++++ RECORDS FOR THE TASK
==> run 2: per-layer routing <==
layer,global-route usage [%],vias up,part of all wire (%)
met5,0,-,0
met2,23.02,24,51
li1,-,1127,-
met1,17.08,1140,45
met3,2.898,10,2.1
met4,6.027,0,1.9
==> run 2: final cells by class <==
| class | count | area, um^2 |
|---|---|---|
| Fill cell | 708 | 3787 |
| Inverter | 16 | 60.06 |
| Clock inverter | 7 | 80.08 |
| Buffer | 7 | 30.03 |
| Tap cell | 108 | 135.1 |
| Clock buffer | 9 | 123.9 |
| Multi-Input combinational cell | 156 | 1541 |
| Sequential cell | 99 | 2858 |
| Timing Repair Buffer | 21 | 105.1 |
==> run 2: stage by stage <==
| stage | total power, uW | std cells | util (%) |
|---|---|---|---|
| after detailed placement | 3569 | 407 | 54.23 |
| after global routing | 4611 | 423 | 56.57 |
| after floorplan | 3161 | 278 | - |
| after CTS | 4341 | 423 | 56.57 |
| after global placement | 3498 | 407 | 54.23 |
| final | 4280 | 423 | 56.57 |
$ cat src/msg_settings.svh
`ifndef MSG_SETTINGS_SVH
`define MSG_SETTINGS_SVH

// Message field widths
`define MSG_ADDR_SIZE 4
`define MSG_DATA_SIZE 8
`define MSG_REDUN_SIZE 4

// Destination addresses cycle through this range
`define MSG_MIN_ADDR 1
`define MSG_MAX_ADDR 3

// Source addresses
`define MSG_SRC0_ADDR 0
`define MSG_SRC1_ADDR 1

`endif

$ cat src/msg_pkg.sv
package msg_pkg;

	// Source message build sequence
	typedef enum logic [7:0] {
		SRC_DST,
		SRC_DAT,
		SRC_RED,
		SRC_REQ,
		SRC_DROP
	} src_state_t;

	// Merge forward sequence
	typedef enum logic [7:0] {
		MRG_IDLE,
		MRG_SEND,
		MRG_ACK_IN,
		MRG_WAIT_LOW
	} mrg_state_t;

	// Sink receive and check sequence
	typedef enum logic [7:0] {
		SNK_IDLE,
		SNK_REDUN,
		SNK_CHECK,
		SNK_ACK
	} snk_state_t;

endpackage

$ cat src/calc_redun.sv
`include "msg_settings.svh"

module calc_redun (
	input  logic [`MSG_ADDR_SIZE-1:0]  src,
	input  logic [`MSG_ADDR_SIZE-1:0]  dst,
	input  logic [`MSG_DATA_SIZE-1:0]  dat,
	output logic [`MSG_REDUN_SIZE-1:0] redun
);

	localparam int WORD_W  = 2 * `MSG_ADDR_SIZE + `MSG_DATA_SIZE;
	localparam int NIBBLES = WORD_W / `MSG_REDUN_SIZE;

	logic [WORD_W-1:0] word;

	assign word = {src, dst, dat};

	// XOR of all nibbles
	always_comb begin
		redun = '0;
		for (int i = 0; i < NIBBLES; i++) begin
			redun = redun ^ word[i*`MSG_REDUN_SIZE +: `MSG_REDUN_SIZE];
		end
	end

endmodule

$ cat src/msg_merge_2to1.sv
`include "msg_settings.svh"

module msg_merge_2to1
	import msg_pkg::*;
(
	input  logic                       snk0_clk,
	input  logic                       arst_n,
	input  logic                       in0_req,
	input  logic [`MSG_ADDR_SIZE-1:0]  in0_src,
	input  logic [`MSG_ADDR_SIZE-1:0]  in0_dst,
	input  logic [`MSG_DATA_SIZE-1:0]  in0_dat,
	input  logic [`MSG_REDUN_SIZE-1:0] in0_red,
	output logic                       in0_ack,
	input  logic                       in1_req,
	input  logic [`MSG_ADDR_SIZE-1:0]  in1_src,
	input  logic [`MSG_ADDR_SIZE-1:0]  in1_dst,
	input  logic [`MSG_DATA_SIZE-1:0]  in1_dat,
	input  logic [`MSG_REDUN_SIZE-1:0] in1_red,
	output logic                       in1_ack,
	output logic                       out_req,
	output logic [`MSG_ADDR_SIZE-1:0]  out_src,
	output logic [`MSG_ADDR_SIZE-1:0]  out_dst,
	output logic [`MSG_DATA_SIZE-1:0]  out_dat,
	output logic [`MSG_REDUN_SIZE-1:0] out_red,
	input  logic                       out_ack
);

	mrg_state_t state;
	// Last served input, also the one being forwarded
	logic       sel;
	logic       gnt;
	logic       grant_now;
	logic       sel_req;

	// Both requesting, favor the one not served last
	assign gnt       = (in0_req && in1_req) ? !sel : in1_req;
	assign grant_now = (state == MRG_IDLE) && (in0_req || in1_req);
	assign sel_req   = sel ? in1_req : in0_req;

	always_ff @(posedge snk0_clk or negedge arst_n) begin
		if (!arst_n) begin
			state   <= MRG_IDLE;
			sel     <= 1'b1;
			out_req <= 1'b0;
			in0_ack <= 1'b0;
			in1_ack <= 1'b0;
		end else begin
			case (state)
				MRG_IDLE: begin
					if (grant_now) begin
						sel     <= gnt;
						out_req <= 1'b1;
						state   <= MRG_SEND;
					end
				end
				MRG_SEND: begin
					if (out_ack) begin
						out_req <= 1'b0;
						in0_ack <= !sel;
						in1_ack <= sel;
						state   <= MRG_ACK_IN;
					end
				end
				MRG_ACK_IN: begin
					if (!sel_req) begin
						in0_ack <= 1'b0;
						in1_ack <= 1'b0;
						state   <= MRG_WAIT_LOW;
					end
				end
				MRG_WAIT_LOW: begin
					// Output channel must be idle before the next grant
					if (!out_ack) begin
						state <= MRG_IDLE;
					end
				end
				default: state <= MRG_IDLE;
			endcase
		end
	end

	// Holding register
	always_ff @(posedge snk0_clk) begin
		if (grant_now) begin
			out_src <= gnt ? in1_src : in0_src;
			out_dst <= gnt ? in1_dst : in0_dst;
			out_dat <= gnt ? in1_dat : in0_dat;
			out_red <= gnt ? in1_red : in0_red;
		end
	end

	// Granted input holds its fields while the copy is forwarded
	a_fwd_match: assert property (@(posedge snk0_clk) disable iff (!arst_n)
		out_req |-> {out_src, out_dst, out_dat, out_red} == (sel
			? {in1_src, in1_dst, in1_dat, in1_red}
			: {in0_src, in0_dst, in0_dat, in0_red}));

endmodule

$ cat src/msg_sink_check.sv
`include "msg_settings.svh"

module msg_sink_check
	import msg_pkg::*;
(
	input  logic                       snk0_clk,
	input  logic                       arst_n,
	input  logic                       err_clear,
	input  logic                       i0_req,
	input  logic [`MSG_ADDR_SIZE-1:0]  i0_src,
	input  logic [`MSG_ADDR_SIZE-1:0]  i0_dst,
	input  logic [`MSG_DATA_SIZE-1:0]  i0_dat,
	input  logic [`MSG_REDUN_SIZE-1:0] i0_red,
	output logic                       i0_ack,
	output logic                       rx_valid,
	output logic [`MSG_ADDR_SIZE-1:0]  rx_src,
	output logic [`MSG_ADDR_SIZE-1:0]  rx_dst,
	output logic [`MSG_DATA_SIZE-1:0]  rx_dat,
	output logic                       err_src0,
	output logic                       err_src1
);

	localparam logic [`MSG_ADDR_SIZE-1:0] SRC0_A = `MSG_ADDR_SIZE'(`MSG_SRC0_ADDR);
	localparam logic [`MSG_ADDR_SIZE-1:0] SRC1_A = `MSG_ADDR_SIZE'(`MSG_SRC1_ADDR);
	localparam logic [`MSG_DATA_SIZE-1:0] LAST_INIT = `MSG_DATA_SIZE'(15);
	localparam logic [`MSG_DATA_SIZE-1:0] LAST_SEQ = `MSG_DATA_SIZE'(14);

	snk_state_t                 state;
	logic [`MSG_REDUN_SIZE-1:0] rx_red;
	logic [`MSG_REDUN_SIZE-1:0] calc;
	logic [`MSG_REDUN_SIZE-1:0] calc_q;
	logic [`MSG_DATA_SIZE-1:0]  last0;
	logic [`MSG_DATA_SIZE-1:0]  last1;
	logic                       do_check;
	logic                       red_bad;

	assign do_check = (state == SNK_CHECK);
	assign red_bad  = (rx_red != calc_q);

	calc_redun u_calc_redun (
		.src   (rx_src),
		.dst   (rx_dst),
		.dat   (rx_dat),
		.redun (calc)
	);

	always_ff @(posedge snk0_clk or negedge arst_n) begin
		if (!arst_n) begin
			state    <= SNK_IDLE;
			i0_ack   <= 1'b0;
			rx_valid <= 1'b0;
		end else begin
			rx_valid <= 1'b0;
			case (state)
				SNK_IDLE:  if (i0_req) state <= SNK_REDUN;
				SNK_REDUN: state <= SNK_CHECK;
				SNK_CHECK: state <= SNK_ACK;
				SNK_ACK: begin
					if (!i0_ack) begin
						i0_ack   <= 1'b1;
						rx_valid <= 1'b1;
					end else if (!i0_req) begin
						i0_ack <= 1'b0;
						state  <= SNK_IDLE;
					end
				end
				default: state <= SNK_IDLE;
			endcase
		end
	end

	// Captured message and recomputed code
	always_ff @(posedge snk0_clk) begin
		if (state == SNK_IDLE && i0_req) begin
			rx_src <= i0_src;
			rx_dst <= i0_dst;
			rx_dat <= i0_dat;
			rx_red <= i0_red;
		end
		if (state == SNK_REDUN) begin
			calc_q <= calc;
		end
	end

	// Sticky errors and per-source sequence
	always_ff @(posedge snk0_clk or negedge arst_n) begin
		if (!arst_n) begin
			err_src0 <= 1'b0;
			err_src1 <= 1'b0;
			last0    <= LAST_INIT;
			last1    <= LAST_INIT;
		end else if (err_clear) begin
			err_src0 <= 1'b0;
			err_src1 <= 1'b0;
			last0    <= LAST_INIT;
			last1    <= LAST_INIT;
		end else if (do_check) begin
			if (rx_src == SRC0_A && !err_src0) begin
				if (red_bad) begin
					err_src0 <= 1'b1;
				end else if (last0 <= LAST_SEQ && last0 + 1'b1 != rx_dat) begin
					err_src0 <= 1'b1;
				end else begin
					last0 <= rx_dat;
				end
			end
			if (rx_src == SRC1_A && !err_src1) begin
				if (red_bad) begin
					err_src1 <= 1'b1;
				end else if (last1 <= LAST_SEQ && last1 + 1'b1 != rx_dat) begin
					err_src1 <= 1'b1;
				end else begin
					last1 <= rx_dat;
				end
			end
		end
	end

	// Sender still presents the captured message when ack rises
	a_msg_held: assert property (@(posedge snk0_clk) disable iff (!arst_n)
		rx_valid |-> i0_req &&
			{i0_src, i0_dst, i0_dat, i0_red} == {rx_src, rx_dst, rx_dat, rx_red});

endmodule

$ cat src/msg_source.sv
`include "msg_settings.svh"

module msg_source
	import msg_pkg::*;
#(
	parameter logic [`MSG_ADDR_SIZE-1:0] SRC_ADDR = `MSG_ADDR_SIZE'(`MSG_SRC0_ADDR)
)(
	input  logic                       snk0_clk,
	input  logic                       arst_n,
	input  logic                       en,
	input  logic                       corrupt,
	output logic                       req,
	output logic [`MSG_ADDR_SIZE-1:0]  src,
	output logic [`MSG_ADDR_SIZE-1:0]  dst,
	output logic [`MSG_DATA_SIZE-1:0]  dat,
	output logic [`MSG_REDUN_SIZE-1:0] red,
	input  logic                       ack
);

	localparam logic [`MSG_ADDR_SIZE-1:0] MIN_A = `MSG_ADDR_SIZE'(`MSG_MIN_ADDR);
	localparam logic [`MSG_ADDR_SIZE-1:0] MAX_A = `MSG_ADDR_SIZE'(`MSG_MAX_ADDR);

	src_state_t                 state;
	logic [3:0]                 cnt;
	logic [`MSG_ADDR_SIZE-1:0]  dst_next;
	logic [`MSG_REDUN_SIZE-1:0] redun;

	assign src      = SRC_ADDR;
	assign dst_next = (dst == MAX_A) ? MIN_A : dst + 1'b1;

	calc_redun u_calc_redun (
		.src   (src),
		.dst   (dst),
		.dat   (dat),
		.redun (redun)
	);

	always_ff @(posedge snk0_clk or negedge arst_n) begin
		if (!arst_n) begin
			state <= SRC_DST;
			req   <= 1'b0;
			dst   <= MAX_A;
			cnt   <= '0;
		end else begin
			case (state)
				SRC_DST: begin
					// Start only on an idle channel
					if (en && !req && !ack) begin
						dst   <= dst_next;
						state <= SRC_DAT;
					end
				end
				SRC_DAT: begin
					cnt   <= cnt + 1'b1;
					state <= SRC_RED;
				end
				SRC_RED: begin
					state <= SRC_REQ;
				end
				SRC_REQ: begin
					req   <= 1'b1;
					state <= SRC_DROP;
				end
				SRC_DROP: begin
					if (ack) begin
						req   <= 1'b0;
						state <= SRC_DST;
					end
				end
				default: state <= SRC_DST;
			endcase
		end
	end

	// Payload fields
	always_ff @(posedge snk0_clk) begin
		if (state == SRC_DAT) begin
			dat <= {{(`MSG_DATA_SIZE-4){1'b0}}, cnt};
		end
		if (state == SRC_RED) begin
			// Corrupt flips bit 0 of the code
			red <= redun ^ {{(`MSG_REDUN_SIZE-1){1'b0}}, corrupt};
		end
	end

	a_fields_stable: assert property (@(posedge snk0_clk) disable iff (!arst_n)
		req && $past(req) |-> $stable({dst, dat, red}));

	a_no_req_on_ack: assert property (@(posedge snk0_clk) disable iff (!arst_n)
		!req && ack |=> !req);

endmodule
### config.mk
export PLATFORM = sky130hd
export DESIGN_NAME = vcache_top
export DESIGN_NICKNAME = d
export VERILOG_FILES = /design/src/vcache_pkg.sv /design/src/vcache_mon_if.sv /design/src/vcache_decode.sv /design/src/vcache_miss.sv /design/src/vcache_core.sv /design/src/vcache_profiler.sv /design/src/vcache_top.sv
export SDC_FILE = /design/constraint.sdc
export NUM_CORES = 2
export LEC_CHECK = 0
export ABC_AREA = 1
export CAP_MARGIN = 20
export CORE_MARGIN = 2
export CORE_UTILIZATION = 45
export DETAILED_ROUTE_END_ITERATION = 10
export DONT_BUFFER_PORTS = 1
export PLACE_DENSITY = 0.62
export SLEW_MARGIN = 10
export SYNTH_ARGS = -nofsm -noshare
export SYNTH_HDL_FRONTEND = slang
export SYNTH_SLANG_ARGS = --single-unit
### constraint.sdc
create_clock -name clk_i -period 7.5 [get_ports clk_i]
set_clock_uncertainty 0.1 [all_clocks]
set_input_delay 1.125 -clock clk_i [delete_from_list [all_inputs] [get_ports clk_i]]
set_output_delay 1.125 -clock clk_i [all_outputs]
set_load 0.02 [all_outputs]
++++++++
EXERCISE DIRECTIONS. What lines above contain the word "global"? Please copy each one.

YOUR RESPONSE.
layer,global-route usage [%],vias up,part of all wire (%)
| after global routing | 4611 | 423 | 56.57 |
| after global placement | 3498 | 407 | 54.23 |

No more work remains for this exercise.